--- Records for the task Enclosed Below ---

$ cat config.mk
export PLATFORM = sky130hd
export DESIGN_NAME = brmc_buck_mode_ctrl
export DESIGN_NICKNAME = d
export VERILOG_FILES = /design/src/hw/brmc_buck_mode_ctrl.v
export VERILOG_INCLUDE_DIRS = /design/src /design/src/hw
export SDC_FILE = /design/constraint.sdc
export NUM_CORES = 1
export LEC_CHECK = 0
export BUFFER_PORTS_ARGS = -buffer_cell sky130_fd_sc_hd__buf_2
export CAP_MARGIN = 5
export CORE_MARGIN = 4
export CORE_UTILIZATION = 40
export DETAILED_ROUTE_END_ITERATION = 7
export SLEW_MARGIN = 15
export SYNTH_ARGS = -nofsm -noshare
export SYNTH_HDL_FRONTEND = slang
export SYNTH_SLANG_ARGS = --single-unit
$ cat constraint.sdc
create_clock -name mclk -period 2.7 [get_ports mclk]
set_input_delay 0.54 -clock mclk [delete_from_list [all_inputs] [get_ports mclk]]
set_output_delay 0.54 -clock mclk [all_outputs]
set_load 0.05 [all_outputs]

--- End of Enclosed Records for the task ---

* Exercise details *
Nothing but the lines from the one containing "export SLEW_MARGIN = 15" through the last line of the data above should be set down, word for word.

* Expected answer *
export SLEW_MARGIN = 15
export SYNTH_ARGS = -nofsm -noshare
export SYNTH_HDL_FRONTEND = slang
export SYNTH_SLANG_ARGS = --single-unit
$ cat constraint.sdc
create_clock -name mclk -period 2.7 [get_ports mclk]
set_input_delay 0.54 -clock mclk [delete_from_list [all_inputs] [get_ports mclk]]
set_output_delay 0.54 -clock mclk [all_outputs]
set_load 0.05 [all_outputs]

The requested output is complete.